In May, this year the Ministry of Justice confirmed that it was not intending to change the structure of legal services regulation. Justice minister Alex Chalk MP said in a parliamentary paper there were ‘no plans’ to review the framework which is built around the Legal Services Act 2007.
This statement was made in spite of the fact that Professor Stephen Mason, UCL, had yet to publish the final report on The Independent Review of Legal Services Regulation. After almost two years of research, three working papers and numerous consultations, it would appear that the MoJ had jumped the gun.
Indeed, the interim report, published in September last year, indicated quite strongly that the regulatory landscape was not fit for purpose and needed a major overhaul.

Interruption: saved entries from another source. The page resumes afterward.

File: src/design/smm_rate_gen.sv
`timescale 1ns/10ps
module smm_rate_gen
	import smm_pkg::*;
(
	input  wire logic       clk_i,
	input  wire logic       rst_n_i,
	input  wire logic       base_48k_i,
	input  wire logic [2:0] mult_i,
	output logic            tick_o
);
	// ************************************************************
	// Fractional divider: adds the rate each cycle, wraps at CLK_HZ
	// ************************************************************
	logic [ACC_W-1:0] acc;
	wire  [ACC_W-1:0] base_hz = base_48k_i ? ACC_W'(BASE_48K_HZ) : ACC_W'(BASE_44K1_HZ);
	wire  [ACC_W-1:0] rate_hz = base_hz * ACC_W'(mult_i);
	wire  [ACC_W-1:0] sum     = acc + rate_hz;
	wire              wrap    = (sum >= ACC_W'(CLK_HZ));
	wire  [ACC_W-1:0] next_acc = wrap ? sum - ACC_W'(CLK_HZ) : sum;

	always_ff @(posedge clk_i or negedge rst_n_i) begin
		if (!rst_n_i) begin
			acc    <= ACC_RESET;
			tick_o <= 1'b0;
		end else begin
			acc    <= next_acc;
			tick_o <= wrap;
		end
	end

endmodule

File: config.mk
export PLATFORM = sky130hd
export DESIGN_NAME = smm_mapper
export DESIGN_NICKNAME = d
export VERILOG_FILES = /design/src/design/smm_pkg.sv /design/src/design/smm_stream_if.sv /design/src/design/smm_mapper.sv /design/src/design/smm_fifo.sv /design/src/design/smm_rate_gen.sv
export SDC_FILE = /design/constraint.sdc
export NUM_CORES = 2
export LEC_CHECK = 0
export CORE_MARGIN = 1.5
export CORE_UTILIZATION = 63
export DETAILED_ROUTE_END_ITERATION = 12
export DONT_BUFFER_PORTS = 1
export PLACE_DENSITY_LB_ADDON = 0.08
export SYNTH_ARGS = -nofsm -noshare
export SYNTH_HDL_FRONTEND = slang
export SYNTH_HIERARCHICAL = 1
export SYNTH_SLANG_ARGS = --single-unit
File: constraint.sdc
create_clock -name CLK_I -period 16.75 [get_ports CLK_I]
set_input_delay 3.35 -clock CLK_I [delete_from_list [all_inputs] [get_ports CLK_I]]
set_output_delay 3.35 -clock CLK_I [all_outputs]
set_load 0.01 [all_outputs]
===== src/bus_ctrl_pkg.sv =====
// Shared constants for the external bus controller: register map, config
// bits, pin positions, address windows and bus response codes.
// Assumes a 32-bit AXI4-Lite register bus with byte addresses.
package bus_ctrl_pkg;

  // Register bus geometry
  localparam int unsigned AXI_ADDR_W = 8;
  localparam int unsigned AXI_DATA_W = 32;

  // Register byte offsets
  localparam logic [AXI_ADDR_W-1:0] REG_CHIP_CONFIG    = 8'h00;
  localparam logic [AXI_ADDR_W-1:0] REG_PIN_FUNCTION   = 8'h04;
  localparam logic [AXI_ADDR_W-1:0] REG_PORT_OUTPUT    = 8'h08;
  localparam logic [AXI_ADDR_W-1:0] REG_PORT_DIRECTION = 8'h0c;
  localparam logic [AXI_ADDR_W-1:0] REG_PORT_INPUT     = 8'h10;
  localparam logic [AXI_ADDR_W-1:0] REG_STATUS         = 8'h14;

  // Fields of chip_config_byte
  localparam int unsigned CFG_W            = 4;
  localparam int unsigned CFG_STROBE_VALID = 0;
  localparam int unsigned CFG_WIDE         = 1;
  localparam int unsigned CFG_DYN          = 2;
  localparam int unsigned CFG_SPLIT_STORE  = 3;
  localparam logic [CFG_W-1:0] CFG_RESET   = 4'h0;

  // Control pin positions
  localparam int unsigned PIN_W         = 8;
  localparam int unsigned PIN_STROBE    = 0;
  localparam int unsigned PIN_FETCH     = 1;
  localparam int unsigned PIN_STORE     = 2;
  localparam int unsigned PIN_READ      = 3;
  localparam int unsigned PIN_HIGH_BYTE = 5;
  localparam int unsigned PIN_READY     = 6;
  localparam int unsigned PIN_SIZE      = 7;
  localparam logic [PIN_W-1:0] FUNC_OUT_MASK = 8'h2f;
  localparam logic [PIN_W-1:0] FUNC_MASK     = 8'hef;

  // Status fields
  localparam int unsigned STAT_W    = 3;
  localparam int unsigned STAT_EXT  = 0;
  localparam int unsigned STAT_PROG = 1;
  localparam int unsigned STAT_BUSY = 2;

  // On-chip program memory window
  localparam logic [15:0] INTERNAL_LO = 16'h2000;
  localparam logic [15:0] INTERNAL_HI = 16'h5fff;

  // Cycles spent filling the strap synchronisers after reset
  localparam logic [1:0] INIT_WAIT = 2'h2;

  // AXI responses
  localparam logic [1:0] RESP_OKAY   = 2'h0;
  localparam logic [1:0] RESP_SLVERR = 2'h2;

  // Bus cycle sequencer
  typedef enum logic [2:0] {ST_INIT, ST_IDLE, ST_ADDR, ST_DATA, ST_DONE} bus_state_e;

endpackage
`config.mk`:
```
export PLATFORM = sky130hd
export DESIGN_NAME = eeprom_ctrl
export DESIGN_NICKNAME = d
export VERILOG_FILES = /design/src/rtl/eeprom_ctrl_pkg.sv /design/src/rtl/eeprom_ctrl.sv
export SDC_FILE = /design/constraint.sdc
export NUM_CORES = 1
export LEC_CHECK = 0
export ABC_CLOCK_PERIOD_IN_PS = 2550
export BUFFER_PORTS_ARGS = -buffer_cell sky130_fd_sc_hd__buf_2
export CORE_MARGIN = 2
export CORE_UTILIZATION = 25
export DETAILED_ROUTE_END_ITERATION = 8
export GPL_TIMING_DRIVEN = 0
export PLACE_DENSITY_LB_ADDON = 0.05
export SYNTH_ARGS = -nofsm -noshare
export SYNTH_HDL_FRONTEND = slang
export SYNTH_SLANG_ARGS = --single-unit
```
`constraint.sdc`:
```
create_clock -name clk -period 2.55 [get_ports clk]
set_input_delay 0.255 -clock clk [delete_from_list [all_inputs] [get_ports clk]]
set_output_delay 0.255 -clock clk [all_outputs]
set_load 0.03 [all_outputs]
```
<file path="config.mk">
export PLATFORM = sky130hd
export DESIGN_NAME = ssrc_top
export DESIGN_NICKNAME = d
export VERILOG_FILES = /design/src/common/ssrc_pkg.sv /design/src/design/ssrc_shift.sv /design/src/design/ssrc_top.sv
export SDC_FILE = /design/constraint.sdc
export NUM_CORES = 1
export LEC_CHECK = 0
export ABC_AREA = 1
export ABC_CLOCK_PERIOD_IN_PS = 7350
export BUFFER_PORTS_ARGS = -buffer_cell sky130_fd_sc_hd__clkbuf_2
export CAP_MARGIN = 15
export CORE_UTILIZATION = 50
export DETAILED_ROUTE_END_ITERATION = 8
export PLACE_DENSITY = 0.71
export SLEW_MARGIN = 30
export SYNTH_ARGS = -nofsm -noshare
export SYNTH_HDL_FRONTEND = slang
export SYNTH_SLANG_ARGS = --single-unit
export TNS_END_PERCENT = 1
</file>
<file path="constraint.sdc">
create_clock -name mclk -period 7.35 [get_ports mclk]
set_input_delay 0.735 -clock mclk [delete_from_list [all_inputs] [get_ports mclk]]
set_output_delay 0.735 -clock mclk [all_outputs]
set_load 0.03 [all_outputs]
</file>
File: src/hw/aibu_consts.svh
// Constants for the auxiliary interrupt and breakpoint unit.
`ifndef AIBU_CONSTS_SVH
`define AIBU_CONSTS_SVH

// ==========================================================================
// Register addresses
`define AIBU_ADDR_PEND 8'hA5
`define AIBU_ADDR_MASK 8'hA6
`define AIBU_ADDR_FLAGS 8'hA7
`define AIBU_ADDR_STDIE 8'hA8
`define AIBU_ADDR_BREAK_CONTROL 8'hA9
`define AIBU_ADDR_BPL 8'hAA
`define AIBU_ADDR_BPH 8'hAB
`define AIBU_ADDR_EXT_IRQ_CONTROL 8'hD8
`define AIBU_ADDR_SERIAL_PERIPH_DATA_REG 8'h9B
`define AIBU_DEF_ONE_HZ_ADDR 8'hFA
`define AIBU_DEF_KHZ_ADDR 8'hFB
`define AIBU_DEF_SUM_LSB_ADDR 8'hFC
`define AIBU_DEF_ADC_LSB_ADDR 8'hFD

// ==========================================================================
// Field positions and values
`define AIBU_EXT_IRQ_CONTROL_AUX_BIT 4
`define AIBU_EA_BIT 7
`define AIBU_BP_HIT_BIT 7
`define AIBU_BP_SPACE_BIT 1
`define AIBU_BP_ARM_BIT 0
`define AIBU_SRC_DLVB 0
`define AIBU_SRC_ALV 1
`define AIBU_SRC_SERIAL_PERIPH_RX_FLAG 2
`define AIBU_SRC_SERIAL_PERIPH_TX_FLAG 3
`define AIBU_SRC_KHZ 4
`define AIBU_SRC_ADC 5
`define AIBU_SRC_SUM 6
`define AIBU_SRC_SEC 7
`define AIBU_RESET_BYTE 8'h00
`define AIBU_PEND_NONE 4'h0
`define AIBU_AUX_VECTOR 16'h0033
`define AIBU_SLOTS 2
`define AIBU_SLOT_W 1

`endif

File: src/hw/aibu_pkg.sv
// Types of the auxiliary interrupt and breakpoint unit.
`include "aibu_consts.svh"

package aibu_pkg;

  typedef struct packed {
    logic [7:0] addr;
    logic [7:0] wdata;
    logic wr;
    logic rd;
  } aibu_sfr_req_t;

  typedef struct packed {
    logic valid;
    logic space;
    logic [15:0] addr;
  } aibu_mem_access_t;

  typedef struct packed {
    logic arm;
    logic space;
    logic [15:0] addr;
    logic hit;
  } aibu_slot_t;

  typedef struct packed {
    logic alv_meta;
    logic alv_sync;
    logic dlv_meta;
    logic dlv_sync;
    logic [5:0] ev;
    logic [7:0] mask;
    logic [7:0] std_ie;
    logic aux_en;
    logic [7:0] break_addr_low;
    logic [7:0] break_addr_high;
    aibu_slot_t [`AIBU_SLOTS-1:0] slot;
    logic [7:0] rdata;
    logic rvalid;
    logic aux_req;
    logic [3:0] pend;
    logic [6:0] std_req;
  } aibu_state_t;

endpackage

The Legal Services Act was not intended for today’s innovation within the legal sector and leaves little room to enable new technology to be taken under the regulatory wing. Statutory restrictions have prevented the regulatory framework to adapt to a more diverse legal service provision.

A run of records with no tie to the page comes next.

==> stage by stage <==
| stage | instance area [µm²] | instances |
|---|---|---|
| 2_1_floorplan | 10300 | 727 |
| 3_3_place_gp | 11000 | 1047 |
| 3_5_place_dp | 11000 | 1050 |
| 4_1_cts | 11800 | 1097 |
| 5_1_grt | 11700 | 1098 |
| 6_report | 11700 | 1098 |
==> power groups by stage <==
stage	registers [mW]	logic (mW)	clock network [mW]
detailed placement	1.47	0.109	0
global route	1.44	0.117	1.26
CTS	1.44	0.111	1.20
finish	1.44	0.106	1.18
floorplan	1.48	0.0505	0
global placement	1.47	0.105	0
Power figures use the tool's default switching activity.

The final report that was published in June this year and sets out a series of proposals, which could provide both short term and long- term reform.
Currently we are in a state of ‘all’ or ‘nothing’, with some legal service providers being left out in the cold, whilst others suffer the burden of ‘Title Based’ regulation opposed to ‘Activity Based’ regulation, which it could be argued to be eminently more sensible.
The key points for the unregulated providers to take note, is that reform is inevitable, and there is a new call to bring the unregulated into the framework in the short-term.
If the framework is developed in relation to ‘activities’ then will writers and paralegals should think very carefully about being left out, if they do not adjust to new criteria that will undoubtedly be forthcoming in relation to (a) categorising the risk of certain activities (will writing has already been muted to be ‘high risk’) and (b) ensuring that providers of ‘activities’, meet the new standards of competency whatever they may be.
The report does however highlight and more importantly recognise that there is an independent regulator, the Professional Paralegal Register (PPR), who acts as a regulator (non-statutory) for all those offering legal services outside the regulated professions.
The way forward for the unregulated sector is to provide a united front. Organisations, membership bodies, paralegal firms and businesses who are interested in protecting the unregulated sector and ultimately their livelihoods are advised to contact the PPR and become regulated by an independent body. Self-regulation is not likely to meet the standard of external scrutiny that will be needed going forwards.